Task item —
Below are the entries; tally the lines holding the string "StHold" and give only that figure.

+ + +

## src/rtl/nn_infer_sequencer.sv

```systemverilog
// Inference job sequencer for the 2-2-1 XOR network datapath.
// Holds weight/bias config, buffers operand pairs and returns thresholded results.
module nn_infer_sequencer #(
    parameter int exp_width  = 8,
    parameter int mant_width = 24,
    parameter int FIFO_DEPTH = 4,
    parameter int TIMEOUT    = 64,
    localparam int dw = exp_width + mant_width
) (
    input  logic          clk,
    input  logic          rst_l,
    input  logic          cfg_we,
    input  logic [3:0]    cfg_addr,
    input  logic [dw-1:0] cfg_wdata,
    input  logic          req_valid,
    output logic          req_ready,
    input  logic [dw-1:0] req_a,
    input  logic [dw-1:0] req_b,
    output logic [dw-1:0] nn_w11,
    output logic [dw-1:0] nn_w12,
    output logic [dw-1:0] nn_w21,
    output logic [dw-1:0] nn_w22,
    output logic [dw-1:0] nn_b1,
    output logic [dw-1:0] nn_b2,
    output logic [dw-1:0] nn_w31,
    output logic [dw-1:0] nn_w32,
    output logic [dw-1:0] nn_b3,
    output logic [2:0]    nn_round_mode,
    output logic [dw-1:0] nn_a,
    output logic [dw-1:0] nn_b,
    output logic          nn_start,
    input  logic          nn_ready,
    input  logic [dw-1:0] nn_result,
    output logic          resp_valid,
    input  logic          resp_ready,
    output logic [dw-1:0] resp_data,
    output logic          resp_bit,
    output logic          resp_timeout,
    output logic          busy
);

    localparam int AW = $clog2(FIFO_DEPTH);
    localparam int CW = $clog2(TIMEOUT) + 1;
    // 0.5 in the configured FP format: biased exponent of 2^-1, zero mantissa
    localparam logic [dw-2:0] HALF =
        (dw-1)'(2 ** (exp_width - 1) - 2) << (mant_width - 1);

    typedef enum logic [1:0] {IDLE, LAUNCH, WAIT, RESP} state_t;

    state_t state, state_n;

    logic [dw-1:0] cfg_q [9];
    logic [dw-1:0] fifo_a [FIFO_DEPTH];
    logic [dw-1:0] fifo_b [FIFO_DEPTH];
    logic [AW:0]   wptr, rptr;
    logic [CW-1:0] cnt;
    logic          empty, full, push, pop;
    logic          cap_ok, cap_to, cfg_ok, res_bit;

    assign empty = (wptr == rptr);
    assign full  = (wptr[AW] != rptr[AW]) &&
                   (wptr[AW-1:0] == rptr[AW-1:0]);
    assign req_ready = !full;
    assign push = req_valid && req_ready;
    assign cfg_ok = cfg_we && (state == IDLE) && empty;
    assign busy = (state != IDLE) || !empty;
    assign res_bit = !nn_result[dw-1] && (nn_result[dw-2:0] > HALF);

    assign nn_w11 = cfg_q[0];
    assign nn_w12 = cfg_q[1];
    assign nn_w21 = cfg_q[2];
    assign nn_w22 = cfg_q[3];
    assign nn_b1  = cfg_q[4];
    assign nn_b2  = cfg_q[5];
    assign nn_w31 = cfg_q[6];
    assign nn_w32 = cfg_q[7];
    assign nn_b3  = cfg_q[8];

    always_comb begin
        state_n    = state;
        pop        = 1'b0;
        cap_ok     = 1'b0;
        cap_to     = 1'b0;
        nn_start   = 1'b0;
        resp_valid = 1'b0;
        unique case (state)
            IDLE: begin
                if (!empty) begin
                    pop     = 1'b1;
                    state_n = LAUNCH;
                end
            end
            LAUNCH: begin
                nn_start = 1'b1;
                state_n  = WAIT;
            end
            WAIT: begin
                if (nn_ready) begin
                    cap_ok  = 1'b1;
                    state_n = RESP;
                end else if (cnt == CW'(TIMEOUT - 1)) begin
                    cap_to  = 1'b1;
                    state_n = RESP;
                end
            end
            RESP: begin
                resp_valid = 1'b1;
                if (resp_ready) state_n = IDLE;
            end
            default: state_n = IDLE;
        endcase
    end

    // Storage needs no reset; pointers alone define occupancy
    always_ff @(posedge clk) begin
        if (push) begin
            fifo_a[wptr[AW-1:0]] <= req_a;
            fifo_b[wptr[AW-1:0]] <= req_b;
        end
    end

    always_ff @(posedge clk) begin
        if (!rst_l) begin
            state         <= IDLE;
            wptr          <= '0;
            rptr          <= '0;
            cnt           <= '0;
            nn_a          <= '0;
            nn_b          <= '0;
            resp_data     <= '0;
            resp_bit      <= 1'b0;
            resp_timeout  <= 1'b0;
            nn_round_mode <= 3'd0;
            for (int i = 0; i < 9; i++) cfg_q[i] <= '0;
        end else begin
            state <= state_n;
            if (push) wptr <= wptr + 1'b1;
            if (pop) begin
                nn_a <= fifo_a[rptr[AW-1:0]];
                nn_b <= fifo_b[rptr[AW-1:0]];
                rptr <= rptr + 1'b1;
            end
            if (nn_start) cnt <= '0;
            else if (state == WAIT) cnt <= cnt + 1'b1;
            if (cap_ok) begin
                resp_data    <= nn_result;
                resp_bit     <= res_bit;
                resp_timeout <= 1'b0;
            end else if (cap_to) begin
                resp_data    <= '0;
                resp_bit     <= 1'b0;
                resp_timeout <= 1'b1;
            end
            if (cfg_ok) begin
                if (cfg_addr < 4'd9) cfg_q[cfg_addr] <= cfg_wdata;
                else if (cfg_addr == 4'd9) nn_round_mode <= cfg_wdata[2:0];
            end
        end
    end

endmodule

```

+ + +

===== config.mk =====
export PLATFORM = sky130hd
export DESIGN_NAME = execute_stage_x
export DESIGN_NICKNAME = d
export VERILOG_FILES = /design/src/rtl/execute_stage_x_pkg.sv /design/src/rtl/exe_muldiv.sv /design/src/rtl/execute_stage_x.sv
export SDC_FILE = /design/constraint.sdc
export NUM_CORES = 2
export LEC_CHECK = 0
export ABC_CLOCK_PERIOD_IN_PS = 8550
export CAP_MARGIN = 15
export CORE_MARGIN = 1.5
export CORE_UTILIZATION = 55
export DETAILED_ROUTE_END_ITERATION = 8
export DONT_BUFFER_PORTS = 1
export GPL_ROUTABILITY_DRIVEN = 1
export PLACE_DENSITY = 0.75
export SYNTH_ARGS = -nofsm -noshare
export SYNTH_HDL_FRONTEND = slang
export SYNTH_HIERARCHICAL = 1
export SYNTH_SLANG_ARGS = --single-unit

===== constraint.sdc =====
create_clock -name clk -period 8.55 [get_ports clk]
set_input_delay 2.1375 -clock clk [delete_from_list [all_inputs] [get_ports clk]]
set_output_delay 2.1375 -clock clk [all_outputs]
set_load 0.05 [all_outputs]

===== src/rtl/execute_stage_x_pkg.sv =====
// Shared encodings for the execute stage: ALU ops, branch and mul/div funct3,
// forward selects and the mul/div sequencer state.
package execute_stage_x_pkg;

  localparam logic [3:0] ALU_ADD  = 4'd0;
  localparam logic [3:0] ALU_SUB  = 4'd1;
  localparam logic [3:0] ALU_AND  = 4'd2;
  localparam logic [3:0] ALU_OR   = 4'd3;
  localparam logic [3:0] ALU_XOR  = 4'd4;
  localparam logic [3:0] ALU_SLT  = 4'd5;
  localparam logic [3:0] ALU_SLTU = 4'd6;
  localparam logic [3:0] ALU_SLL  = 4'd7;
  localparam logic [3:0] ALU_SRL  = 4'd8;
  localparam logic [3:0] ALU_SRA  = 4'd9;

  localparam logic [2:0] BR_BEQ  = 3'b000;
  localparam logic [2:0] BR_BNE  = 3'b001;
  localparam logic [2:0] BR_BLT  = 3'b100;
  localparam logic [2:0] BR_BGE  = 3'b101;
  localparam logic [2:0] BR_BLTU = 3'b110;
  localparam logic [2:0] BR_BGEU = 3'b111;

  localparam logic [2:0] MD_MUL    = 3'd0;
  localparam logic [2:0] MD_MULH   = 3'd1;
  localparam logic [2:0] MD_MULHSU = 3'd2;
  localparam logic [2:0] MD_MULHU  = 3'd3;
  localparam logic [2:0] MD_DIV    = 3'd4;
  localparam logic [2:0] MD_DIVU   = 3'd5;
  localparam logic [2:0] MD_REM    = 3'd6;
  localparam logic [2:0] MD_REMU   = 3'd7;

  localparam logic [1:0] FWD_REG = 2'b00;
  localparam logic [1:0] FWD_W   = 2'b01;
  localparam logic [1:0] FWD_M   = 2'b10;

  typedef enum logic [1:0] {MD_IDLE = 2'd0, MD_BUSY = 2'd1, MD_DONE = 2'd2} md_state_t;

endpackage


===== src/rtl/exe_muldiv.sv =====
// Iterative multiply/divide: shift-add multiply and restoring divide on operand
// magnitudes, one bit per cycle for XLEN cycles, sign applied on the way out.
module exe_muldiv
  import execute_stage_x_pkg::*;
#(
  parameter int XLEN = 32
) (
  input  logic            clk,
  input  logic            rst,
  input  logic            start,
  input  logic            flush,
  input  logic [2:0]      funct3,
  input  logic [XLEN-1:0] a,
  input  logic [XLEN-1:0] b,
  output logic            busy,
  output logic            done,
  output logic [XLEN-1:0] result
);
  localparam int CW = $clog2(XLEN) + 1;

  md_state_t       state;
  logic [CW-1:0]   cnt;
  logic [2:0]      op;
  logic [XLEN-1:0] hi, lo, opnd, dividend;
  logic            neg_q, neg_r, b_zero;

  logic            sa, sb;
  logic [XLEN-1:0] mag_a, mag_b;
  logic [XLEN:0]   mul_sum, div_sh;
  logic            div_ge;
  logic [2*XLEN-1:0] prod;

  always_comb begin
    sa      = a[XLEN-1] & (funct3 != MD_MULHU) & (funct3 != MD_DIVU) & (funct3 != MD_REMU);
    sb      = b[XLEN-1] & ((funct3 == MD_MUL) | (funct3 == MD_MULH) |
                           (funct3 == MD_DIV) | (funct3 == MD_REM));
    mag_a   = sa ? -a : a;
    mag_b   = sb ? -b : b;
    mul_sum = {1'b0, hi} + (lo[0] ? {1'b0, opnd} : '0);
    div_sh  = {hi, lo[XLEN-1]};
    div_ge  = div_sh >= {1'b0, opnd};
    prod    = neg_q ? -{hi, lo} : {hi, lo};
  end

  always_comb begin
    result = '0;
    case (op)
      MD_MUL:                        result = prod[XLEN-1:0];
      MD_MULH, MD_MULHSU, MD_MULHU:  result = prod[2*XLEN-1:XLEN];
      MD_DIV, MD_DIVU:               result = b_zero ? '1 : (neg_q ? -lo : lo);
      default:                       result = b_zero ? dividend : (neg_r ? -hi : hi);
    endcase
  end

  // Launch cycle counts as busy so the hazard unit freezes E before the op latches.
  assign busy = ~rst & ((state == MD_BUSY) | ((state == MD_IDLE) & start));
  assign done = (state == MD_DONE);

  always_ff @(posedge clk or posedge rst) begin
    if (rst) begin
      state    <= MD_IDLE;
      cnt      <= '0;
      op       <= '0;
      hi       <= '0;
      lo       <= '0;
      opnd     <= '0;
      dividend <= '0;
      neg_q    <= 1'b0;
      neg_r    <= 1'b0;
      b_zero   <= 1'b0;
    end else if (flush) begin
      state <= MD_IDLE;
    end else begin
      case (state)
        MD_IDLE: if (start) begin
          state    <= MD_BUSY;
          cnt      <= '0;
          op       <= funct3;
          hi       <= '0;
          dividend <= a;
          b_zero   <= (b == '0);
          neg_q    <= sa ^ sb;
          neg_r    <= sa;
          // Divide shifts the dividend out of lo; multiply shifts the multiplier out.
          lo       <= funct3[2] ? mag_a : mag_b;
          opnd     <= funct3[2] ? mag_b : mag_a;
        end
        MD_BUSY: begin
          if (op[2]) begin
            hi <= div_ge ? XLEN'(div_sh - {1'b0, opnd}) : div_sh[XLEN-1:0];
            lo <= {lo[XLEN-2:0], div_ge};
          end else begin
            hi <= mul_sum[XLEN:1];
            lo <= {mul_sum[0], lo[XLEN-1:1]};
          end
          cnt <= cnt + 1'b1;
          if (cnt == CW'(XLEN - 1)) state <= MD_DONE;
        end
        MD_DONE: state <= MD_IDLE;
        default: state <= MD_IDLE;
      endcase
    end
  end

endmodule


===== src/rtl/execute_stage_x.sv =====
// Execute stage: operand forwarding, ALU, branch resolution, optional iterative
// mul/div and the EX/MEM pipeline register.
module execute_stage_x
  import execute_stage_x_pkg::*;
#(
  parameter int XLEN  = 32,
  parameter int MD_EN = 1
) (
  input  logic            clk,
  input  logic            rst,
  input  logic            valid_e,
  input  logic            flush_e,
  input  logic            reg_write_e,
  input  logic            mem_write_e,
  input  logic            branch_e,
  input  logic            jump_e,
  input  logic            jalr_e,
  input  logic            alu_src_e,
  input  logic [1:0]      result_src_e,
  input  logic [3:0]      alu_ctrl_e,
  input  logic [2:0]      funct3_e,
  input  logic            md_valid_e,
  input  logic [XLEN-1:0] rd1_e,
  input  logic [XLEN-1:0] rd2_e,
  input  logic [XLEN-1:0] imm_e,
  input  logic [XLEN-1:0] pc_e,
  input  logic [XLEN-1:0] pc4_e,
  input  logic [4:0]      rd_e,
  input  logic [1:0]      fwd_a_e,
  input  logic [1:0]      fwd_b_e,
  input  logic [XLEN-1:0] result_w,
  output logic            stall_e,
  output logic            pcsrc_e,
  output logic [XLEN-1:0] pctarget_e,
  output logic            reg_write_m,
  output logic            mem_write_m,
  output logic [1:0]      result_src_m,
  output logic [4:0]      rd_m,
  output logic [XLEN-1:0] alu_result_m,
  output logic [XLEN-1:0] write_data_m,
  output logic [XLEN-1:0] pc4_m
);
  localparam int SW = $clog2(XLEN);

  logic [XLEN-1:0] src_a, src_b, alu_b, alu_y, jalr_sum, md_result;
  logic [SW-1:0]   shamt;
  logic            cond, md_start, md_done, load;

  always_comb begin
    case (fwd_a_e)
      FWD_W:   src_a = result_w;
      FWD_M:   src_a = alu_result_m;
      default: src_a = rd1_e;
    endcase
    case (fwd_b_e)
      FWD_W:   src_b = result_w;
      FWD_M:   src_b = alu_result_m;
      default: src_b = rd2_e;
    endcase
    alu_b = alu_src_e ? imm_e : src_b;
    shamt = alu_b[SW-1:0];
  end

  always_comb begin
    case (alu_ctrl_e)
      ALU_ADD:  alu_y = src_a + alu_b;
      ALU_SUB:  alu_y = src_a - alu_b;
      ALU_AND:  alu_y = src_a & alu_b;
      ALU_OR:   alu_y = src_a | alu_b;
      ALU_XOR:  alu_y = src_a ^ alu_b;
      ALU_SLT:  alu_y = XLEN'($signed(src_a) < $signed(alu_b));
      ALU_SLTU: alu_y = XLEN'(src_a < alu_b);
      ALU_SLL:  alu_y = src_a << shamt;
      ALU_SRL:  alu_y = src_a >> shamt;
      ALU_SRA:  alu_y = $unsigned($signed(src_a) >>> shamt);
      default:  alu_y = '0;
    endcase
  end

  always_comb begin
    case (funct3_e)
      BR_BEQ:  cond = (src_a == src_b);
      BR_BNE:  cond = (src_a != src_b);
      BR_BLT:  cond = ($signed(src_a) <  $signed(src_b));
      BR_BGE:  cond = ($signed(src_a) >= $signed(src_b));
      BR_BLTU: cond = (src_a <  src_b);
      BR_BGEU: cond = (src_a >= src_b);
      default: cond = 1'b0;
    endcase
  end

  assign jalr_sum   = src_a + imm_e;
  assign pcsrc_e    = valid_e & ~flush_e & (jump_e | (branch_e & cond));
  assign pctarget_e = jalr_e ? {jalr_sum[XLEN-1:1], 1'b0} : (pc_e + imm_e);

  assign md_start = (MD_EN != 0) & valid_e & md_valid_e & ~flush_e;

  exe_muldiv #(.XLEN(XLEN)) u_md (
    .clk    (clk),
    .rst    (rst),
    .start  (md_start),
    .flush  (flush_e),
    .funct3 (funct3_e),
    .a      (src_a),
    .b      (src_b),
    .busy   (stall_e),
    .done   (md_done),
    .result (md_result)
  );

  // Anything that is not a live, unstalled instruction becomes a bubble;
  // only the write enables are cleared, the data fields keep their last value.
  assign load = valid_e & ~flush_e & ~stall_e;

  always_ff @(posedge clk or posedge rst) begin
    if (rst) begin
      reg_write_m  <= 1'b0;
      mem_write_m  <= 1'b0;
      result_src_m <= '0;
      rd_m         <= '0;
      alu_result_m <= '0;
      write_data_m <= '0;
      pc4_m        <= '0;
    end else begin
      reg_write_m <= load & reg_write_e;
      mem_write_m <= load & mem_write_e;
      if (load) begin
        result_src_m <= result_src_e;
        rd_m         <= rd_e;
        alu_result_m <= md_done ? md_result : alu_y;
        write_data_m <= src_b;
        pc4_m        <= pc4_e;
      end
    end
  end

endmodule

+ + +

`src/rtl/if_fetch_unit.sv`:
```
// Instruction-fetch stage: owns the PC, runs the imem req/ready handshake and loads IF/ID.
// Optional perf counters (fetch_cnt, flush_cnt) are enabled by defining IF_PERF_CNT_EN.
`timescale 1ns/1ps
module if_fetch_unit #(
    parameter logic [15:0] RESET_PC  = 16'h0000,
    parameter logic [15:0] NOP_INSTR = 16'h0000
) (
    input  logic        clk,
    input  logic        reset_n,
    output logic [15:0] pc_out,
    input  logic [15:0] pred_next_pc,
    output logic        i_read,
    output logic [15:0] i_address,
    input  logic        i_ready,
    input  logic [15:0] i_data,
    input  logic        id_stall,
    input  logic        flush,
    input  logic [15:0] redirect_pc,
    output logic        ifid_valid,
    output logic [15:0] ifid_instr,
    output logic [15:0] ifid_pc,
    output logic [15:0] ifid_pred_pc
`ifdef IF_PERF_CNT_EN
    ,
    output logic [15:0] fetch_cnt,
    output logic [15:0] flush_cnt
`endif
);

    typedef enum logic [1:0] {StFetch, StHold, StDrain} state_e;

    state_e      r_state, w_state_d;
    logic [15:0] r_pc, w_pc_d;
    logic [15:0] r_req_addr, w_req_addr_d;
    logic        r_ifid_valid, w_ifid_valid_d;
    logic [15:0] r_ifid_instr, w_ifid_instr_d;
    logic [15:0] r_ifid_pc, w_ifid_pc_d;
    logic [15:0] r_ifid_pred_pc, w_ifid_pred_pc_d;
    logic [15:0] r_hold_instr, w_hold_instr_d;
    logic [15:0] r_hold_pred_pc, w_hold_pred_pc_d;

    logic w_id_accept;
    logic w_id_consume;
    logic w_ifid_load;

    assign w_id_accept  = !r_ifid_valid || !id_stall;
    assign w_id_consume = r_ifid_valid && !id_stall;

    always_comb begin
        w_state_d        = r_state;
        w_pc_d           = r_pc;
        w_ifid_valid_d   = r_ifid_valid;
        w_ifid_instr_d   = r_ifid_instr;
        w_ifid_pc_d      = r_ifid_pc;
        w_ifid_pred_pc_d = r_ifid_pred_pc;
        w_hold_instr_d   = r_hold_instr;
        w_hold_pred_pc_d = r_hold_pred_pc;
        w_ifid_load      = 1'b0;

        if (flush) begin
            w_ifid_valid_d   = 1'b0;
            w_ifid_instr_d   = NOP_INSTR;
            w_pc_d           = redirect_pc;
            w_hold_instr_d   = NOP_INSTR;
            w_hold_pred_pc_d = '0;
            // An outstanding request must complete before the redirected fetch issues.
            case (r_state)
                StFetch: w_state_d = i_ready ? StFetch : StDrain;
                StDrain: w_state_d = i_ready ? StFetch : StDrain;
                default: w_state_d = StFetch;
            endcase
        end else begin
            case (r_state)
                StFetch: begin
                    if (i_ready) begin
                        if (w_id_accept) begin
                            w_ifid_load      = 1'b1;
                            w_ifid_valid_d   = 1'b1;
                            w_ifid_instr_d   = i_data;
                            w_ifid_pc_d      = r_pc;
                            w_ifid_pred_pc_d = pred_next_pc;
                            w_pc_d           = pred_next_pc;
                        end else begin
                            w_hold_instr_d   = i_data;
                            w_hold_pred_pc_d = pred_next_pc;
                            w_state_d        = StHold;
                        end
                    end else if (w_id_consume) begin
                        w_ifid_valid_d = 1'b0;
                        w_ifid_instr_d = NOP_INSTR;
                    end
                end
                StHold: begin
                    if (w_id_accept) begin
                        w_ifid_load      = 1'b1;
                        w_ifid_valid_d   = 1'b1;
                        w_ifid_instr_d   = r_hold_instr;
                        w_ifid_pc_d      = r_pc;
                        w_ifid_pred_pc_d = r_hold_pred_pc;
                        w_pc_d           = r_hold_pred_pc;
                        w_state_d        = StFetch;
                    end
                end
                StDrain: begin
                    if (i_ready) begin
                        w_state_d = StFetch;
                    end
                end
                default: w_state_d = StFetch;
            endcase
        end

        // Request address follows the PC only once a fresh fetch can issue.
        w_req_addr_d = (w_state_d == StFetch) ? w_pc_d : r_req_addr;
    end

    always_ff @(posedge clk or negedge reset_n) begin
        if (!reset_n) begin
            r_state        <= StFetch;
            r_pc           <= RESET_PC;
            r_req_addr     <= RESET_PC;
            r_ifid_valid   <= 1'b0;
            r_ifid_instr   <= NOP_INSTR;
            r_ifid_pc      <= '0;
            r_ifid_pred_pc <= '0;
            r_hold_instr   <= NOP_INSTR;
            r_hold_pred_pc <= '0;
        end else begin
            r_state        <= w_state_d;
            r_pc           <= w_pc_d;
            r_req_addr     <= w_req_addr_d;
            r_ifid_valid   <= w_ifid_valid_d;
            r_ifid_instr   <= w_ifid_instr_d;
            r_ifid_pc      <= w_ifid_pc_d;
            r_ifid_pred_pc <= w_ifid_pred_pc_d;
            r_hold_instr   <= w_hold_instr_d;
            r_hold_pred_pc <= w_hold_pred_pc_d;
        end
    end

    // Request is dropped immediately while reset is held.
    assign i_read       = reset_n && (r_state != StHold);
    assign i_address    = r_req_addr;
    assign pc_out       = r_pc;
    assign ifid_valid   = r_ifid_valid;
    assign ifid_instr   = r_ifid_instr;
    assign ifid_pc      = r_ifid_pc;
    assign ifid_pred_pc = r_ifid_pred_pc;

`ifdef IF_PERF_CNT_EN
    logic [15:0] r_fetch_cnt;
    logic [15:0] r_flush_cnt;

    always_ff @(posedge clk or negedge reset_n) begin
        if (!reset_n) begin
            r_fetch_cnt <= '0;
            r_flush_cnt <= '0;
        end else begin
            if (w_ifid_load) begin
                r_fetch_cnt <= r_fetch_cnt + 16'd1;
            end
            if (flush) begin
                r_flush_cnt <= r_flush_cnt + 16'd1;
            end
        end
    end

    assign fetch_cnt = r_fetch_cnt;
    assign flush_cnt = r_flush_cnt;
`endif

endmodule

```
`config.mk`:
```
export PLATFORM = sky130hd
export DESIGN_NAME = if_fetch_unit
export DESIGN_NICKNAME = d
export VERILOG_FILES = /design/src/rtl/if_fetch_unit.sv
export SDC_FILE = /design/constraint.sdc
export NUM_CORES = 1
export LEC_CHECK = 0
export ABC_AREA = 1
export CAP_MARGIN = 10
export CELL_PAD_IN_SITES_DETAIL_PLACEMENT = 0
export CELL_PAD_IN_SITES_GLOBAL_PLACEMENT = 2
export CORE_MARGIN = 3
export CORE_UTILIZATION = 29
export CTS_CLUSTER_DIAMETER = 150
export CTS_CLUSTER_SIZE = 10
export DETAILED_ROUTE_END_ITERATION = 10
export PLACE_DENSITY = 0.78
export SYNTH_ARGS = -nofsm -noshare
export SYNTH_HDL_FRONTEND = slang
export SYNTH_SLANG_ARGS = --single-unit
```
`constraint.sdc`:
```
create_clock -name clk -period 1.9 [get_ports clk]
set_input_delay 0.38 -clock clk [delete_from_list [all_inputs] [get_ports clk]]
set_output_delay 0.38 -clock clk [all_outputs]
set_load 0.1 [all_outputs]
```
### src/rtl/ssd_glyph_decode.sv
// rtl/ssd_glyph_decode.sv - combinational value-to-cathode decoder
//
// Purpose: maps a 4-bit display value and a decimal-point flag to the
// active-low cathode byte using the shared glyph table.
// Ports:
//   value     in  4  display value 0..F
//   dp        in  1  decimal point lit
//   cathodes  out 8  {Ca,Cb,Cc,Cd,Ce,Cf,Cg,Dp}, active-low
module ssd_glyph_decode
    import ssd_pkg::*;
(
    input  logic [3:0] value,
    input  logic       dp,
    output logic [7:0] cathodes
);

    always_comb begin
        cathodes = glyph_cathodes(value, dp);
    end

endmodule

+ + +

Task solution —
4